DATA FOR REVIEW>
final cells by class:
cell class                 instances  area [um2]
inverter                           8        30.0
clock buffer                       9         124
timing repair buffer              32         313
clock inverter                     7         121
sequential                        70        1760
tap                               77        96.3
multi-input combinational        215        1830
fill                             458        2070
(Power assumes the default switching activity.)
File: src/rtl/pwls_pkg.sv
// Shared definitions for the pwls output mixer: accumulator sizing, the
// offset-binary midscale value and the mixer state encoding.
package pwls_pkg;

  localparam int DEFAULT_OUT_BITS = 8;
  localparam int MIX_MIDSCALE     = 1 << (DEFAULT_OUT_BITS - 1);

  typedef enum logic {
    ACCUM  = 1'b0,
    COMMIT = 1'b1
  } mixer_state_t;

  // Wide enough that NUM_CHANNELS full-scale samples can never overflow.
  function automatic int acc_bits(input int bits, input int num_channels);
    return bits + $clog2(num_channels);
  endfunction

  function automatic int mix_midscale(input int out_bits);
    return 1 << (out_bits - 1);
  endfunction

endpackage

File: src/rtl/pwls_sigma_delta.sv
// First-order sigma-delta modulator: the carry out of an OUT_BITS error
// accumulator forms a PDM stream whose density equals din / 2^OUT_BITS.
module pwls_sigma_delta #(
  parameter int OUT_BITS = 8
) (
  input  logic                clk,
  input  logic                reset,
  input  logic [OUT_BITS-1:0] din,
  output logic                pdm_out
);

  logic [OUT_BITS-1:0] err_q, err_d;
  logic                pdm_q, pdm_d;
  logic [OUT_BITS:0]   sum;

  always_comb begin
    sum   = {1'b0, err_q} + {1'b0, din};
    err_d = sum[OUT_BITS-1:0];
    pdm_d = sum[OUT_BITS];
  end

  always_ff @(posedge clk) begin
    if (reset) begin
      err_q <= '0;
      pdm_q <= 1'b0;
    end else begin
      err_q <= err_d;
      pdm_q <= pdm_d;
    end
  end

  assign pdm_out = pdm_q;

endmodule

File: src/rtl/pwls_output_mixer.sv
// Frame mixer: sums one sample per channel, scales by 2^gain with saturation,
// latches an offset-binary mix word per frame and drives it to a PDM pin.
module pwls_output_mixer
  import pwls_pkg::*;
#(
  parameter int BITS         = 12,
  parameter int NUM_CHANNELS = 4,
  parameter int OUT_BITS     = 8
) (
  input  logic                            clk,
  input  logic                            reset,
  input  logic                            sample_valid,
  input  logic [BITS-1:0]                 sample_in,
  output logic                            sample_ready,
  input  logic [1:0]                      gain,
  output logic [$clog2(NUM_CHANNELS)-1:0] ch_index,
  output logic [OUT_BITS-1:0]             mix_out,
  output logic                            mix_valid,
  output logic                            clip,
  output logic                            pdm_out
);

  localparam int ACC_BITS = acc_bits(BITS, NUM_CHANNELS);
  localparam int IDX_BITS = $clog2(NUM_CHANNELS);
  localparam int SHIFT    = ACC_BITS - OUT_BITS;
  localparam int SC_BITS  = ACC_BITS + 3;

  localparam logic [IDX_BITS-1:0]        LAST_IDX = IDX_BITS'(NUM_CHANNELS - 1);
  localparam logic [OUT_BITS-1:0]        MIDSCALE = OUT_BITS'(mix_midscale(OUT_BITS));
  localparam logic signed [SC_BITS-1:0]  SAT_HI   = SC_BITS'((1 << (OUT_BITS - 1)) - 1);
  localparam logic signed [SC_BITS-1:0]  SAT_LO   = ~SAT_HI;

  mixer_state_t                 state_q, state_d;
  logic signed [ACC_BITS-1:0]   acc_q, acc_d;
  logic [IDX_BITS-1:0]          idx_q, idx_d;
  logic [OUT_BITS-1:0]          mix_q, mix_d;
  logic                         clip_q, clip_d;
  logic                         mvalid_q, mvalid_d;

  logic signed [ACC_BITS-1:0]   sample_ext;
  logic signed [SC_BITS-1:0]    scaled;
  logic signed [SC_BITS-1:0]    m;

  assign sample_ext = {{(ACC_BITS - BITS){sample_in[BITS-1]}}, sample_in};

  // Three guard bits keep the gain shift exact before the range check.
  always_comb begin
    scaled = {{3{acc_q[ACC_BITS-1]}}, acc_q} <<< gain;
    m      = scaled >>> SHIFT;
  end

  always_comb begin
    state_d  = state_q;
    acc_d    = acc_q;
    idx_d    = idx_q;
    mix_d    = mix_q;
    clip_d   = clip_q;
    mvalid_d = 1'b0;
    case (state_q)
      ACCUM: begin
        if (sample_valid) begin
          acc_d = acc_q + sample_ext;
          idx_d = idx_q + IDX_BITS'(1);
          if (idx_q == LAST_IDX) begin
            state_d = COMMIT;
          end
        end
      end
      COMMIT: begin
        mvalid_d = 1'b1;
        acc_d    = '0;
        state_d  = ACCUM;
        // Offset binary is the two's-complement value with its sign bit flipped.
        if (m > SAT_HI) begin
          mix_d  = '1;
          clip_d = 1'b1;
        end else if (m < SAT_LO) begin
          mix_d  = '0;
          clip_d = 1'b1;
        end else begin
          mix_d  = {~m[OUT_BITS-1], m[OUT_BITS-2:0]};
          clip_d = 1'b0;
        end
      end
      default: state_d = ACCUM;
    endcase
  end

  always_ff @(posedge clk) begin
    if (reset) begin
      state_q  <= ACCUM;
      acc_q    <= '0;
      idx_q    <= '0;
      mix_q    <= MIDSCALE;
      clip_q   <= 1'b0;
      mvalid_q <= 1'b0;
    end else begin
      state_q  <= state_d;
      acc_q    <= acc_d;
      idx_q    <= idx_d;
      mix_q    <= mix_d;
      clip_q   <= clip_d;
      mvalid_q <= mvalid_d;
    end
  end

  assign sample_ready = (state_q == ACCUM);
  assign ch_index     = idx_q;
  assign mix_out      = mix_q;
  assign clip         = clip_q;
  assign mix_valid    = mvalid_q;

  pwls_sigma_delta #(
    .OUT_BITS(OUT_BITS)
  ) u_sigma_delta (
    .clk    (clk),
    .reset  (reset),
    .din    (mix_q),
    .pdm_out(pdm_out)
  );

endmodule

File: config.mk
export PLATFORM = sky130hd
export DESIGN_NAME = pwls_output_mixer
export DESIGN_NICKNAME = d
export VERILOG_FILES = /design/src/rtl/pwls_pkg.sv /design/src/rtl/pwls_sigma_delta.sv /design/src/rtl/pwls_output_mixer.sv
export SDC_FILE = /design/constraint.sdc
export NUM_CORES = 1
export LEC_CHECK = 0
export ABC_AREA = 1
export CELL_PAD_IN_SITES_DETAIL_PLACEMENT = 2
export CELL_PAD_IN_SITES_GLOBAL_PLACEMENT = 2
export CORE_ASPECT_RATIO = 0.75
export CORE_UTILIZATION = 37
export CTS_CLUSTER_DIAMETER = 40
export DETAILED_ROUTE_END_ITERATION = 12
export DONT_BUFFER_PORTS = 1
export PLACE_DENSITY_LB_ADDON = 0.05
export SKIP_LAST_GASP = 1
export SLEW_MARGIN = 40
export SYNTH_ARGS = -nofsm -noshare
export SYNTH_HDL_FRONTEND = slang
export SYNTH_HIERARCHICAL = 1
export SYNTH_SLANG_ARGS = --single-unit
export TNS_END_PERCENT = 10
File: constraint.sdc
create_clock -name clk -period 3.65 [get_ports clk]
set_input_delay 0.5475 -clock clk [delete_from_list [all_inputs] [get_ports clk]]
set_output_delay 0.5475 -clock clk [all_outputs]
set_load 0.03 [all_outputs]
==> results.json <==
{
  "gp_congestion": 0.782,
  "crit_path_top_delay_cell": "fa_1",
  "avgRoutedWirePerCell_um": 16.9,
  "cp-start-kind": "flop",
  "synthCells": 409,
  "cp_top_family": "simple AND/OR/NAND/NOR gates",
  "critPathArrivalTime_ns": 2.16,
  "yosysTopAreaCellShare_pct": 27.9,
  "nNetsFinal": 451,
  "htree_levels": 2,
  "finalCritPeriodShare_pct": 53.0,
  "fp-row-count": 25,
  "critPathLaunch": "acc_q[0]",
  "grt_pass1_vias": 2856,
  "slew_viol_final": 0,
  "min_path_type": "input port to flop",
  "path_class": "flop to flop",
  "regToRegSetupSlack_ns": 1.72,
  "rsz0062_at_grt": "false",
  "worst_slew_pin_slew_ns": 0.637,
  "synth_seq_cells": 36,
  "drt-total-wl_um": 8330,
  "fmax_mhz": 517,
  "cts_tree": "built",
  "setup_viol": 0,
  "numClockSinks": 36,
  "hold_viol_final": 0,
  "skew_ns": 0.0145,
  "syn2layout_area_growth_pct": 6.24,
  "synth_cell_types": 32,
  "num_vias": 2597,
  "cts_resized": 0,
  "nFillCells": 836,
  "worstRegToRegCells": 10,
  "detail-route-antenna-nets": 0,
  "cts.path.max_buffers": 2,
  "gr-usage-all-layers_pct": 24.7,
  "drtPass1Iterations": 4,
  "finalWorstSetupSlack_ns": 1.72,
  "ctsHoldBuffers": 0,
  "syn_area_um2": 2590,
  "crit_fanout": 5,
  "start_util_pct": 39.6,
  "powerDensity_nw_per_um2": 378,
  "io_buffers": 0,
  "syn-num-nets": 450,
  "cp.depth": 10,
  "cts_root_buffer": "clkbuf_8",
  "grt_start_max_net_pins": 27,
  "yosysWarnings": 6,
  "path_clk_slew_ns": 0.09,
  "rr_endpoint": "acc_q[12]",
  "slowest_delay_ns": 0.40,
  "cp.required_ns": 3.88,
  "drcViolationCount": 0,
  "relSlewSlack_pct": 57.5,
  "drt_iter0_markers": 97,
  "regToRegStartpoint": "acc_q[0]",
  "final_cell_mix": "nand2_1, inv_1, a21oi_1, dfxtp_1, nor2_1",
  "mostFrequentLayoutCell": "nand2_1",
  "grt_pass1_wl_um": 14000,
  "yosys-top-cells-area": "dfxtp_1, nand2_1, ha_1",
  "die_w_um": 98.6,
  "status": "complete, no violations",
  "fin_tns_setup_ns": 0,
  "grt-ovfl-total": 0,
  "coreArea_um2": 6540,
  "final_layout_size_suffix_gt1_share_pct": 6.81,
  "postSynthAreaPerCell_um2": 6.33,
  "dp_slack_ns": 1.57,
  "vias_per_cell": 5.28,
  "design.die.area_um2": 7330,
  "crit_end": "acc_q[12]",
  "post_cts_buffers": 0,
  "ir_worst_vdd_mv": 0.185,
  "min_period_ns": 1.93,
  "diodes": 0,
  "crit_path_end_kind": "flop",
  "path_common_cell": "nand3_1",
  "die_h_um": 74.4,
  "antenna_found_initial": 0,
  "insertion_delay_ns": 0.31,
  "crit_path_cell_trace": "ha_1, inv_1, fa_1, inv_1, nand3_1, nand3_1, nand3_1, nand4_1, nand3_1, a21oi_1",
  "p_leak_uw": 0.00141,
  "seq_area_frac_synth_pct": 27.9,
  "io_pins": 31,
  "yosysTopAreaCell": "dfxtp_1",
  "max_cap_viol_count": 0,
  "timing.critical_path.buf_inv": 2,
  "numCtsBuffers": 5,
  "hpwlAfterDp_um": 6430
}
==> power breakdown <==
| group | switching (uW) | internal (uW) | leakage, uW | total [uW] |
|---|---|---|---|---|
| logic | 184 | 94.8 | 0.00107 | 279 |
| clock network | 157 | 154 | 0.0000445 | 310 |
| registers | 33.0 | 416 | 0.000294 | 449 |
| total | 374 | 665 | 0.00141 | 1040 |
==> cells by family (layout without fill, tap and decap cells) <==
logic type | count (synthesis) | in the layout | share of synthesized area [%]
DFF | 36 | 36 | 27.9
xor gates and xnor gates | 2 | 2 | 0.677
and+or+nand+nor | 201 | 201 | 32.4
muxes | 2 | 2 | 0.774
adders and majority gates | 24 | 24 | 12.2
AOI/OAI and AO/OA | 73 | 73 | 15.2
buffers and inverters | 71 | 73 | 10.9
==> worst min-delay path by stage <==
stage          startpoint                    end  depth (start not counted)
2_1_floorplan    acc_q[0]               acc_q[0]                          2
3_3_place_gp     acc_q[0]               acc_q[0]                          2
3_5_place_dp     acc_q[0]               acc_q[0]                          2
4_1_cts             reset  u_sigma_delta/pdm_out                          1
5_1_grt             reset             mix_out[5]                          1
6_report            reset  u_sigma_delta/pdm_out                          1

WHAT THE TASK ASKS> Using the material above, return each line in which the word "value" occurs.

EXERCISE ANSWER>
// offset-binary midscale value and the mixer state encoding.
        // Offset binary is the two's-complement value with its sign bit flipped.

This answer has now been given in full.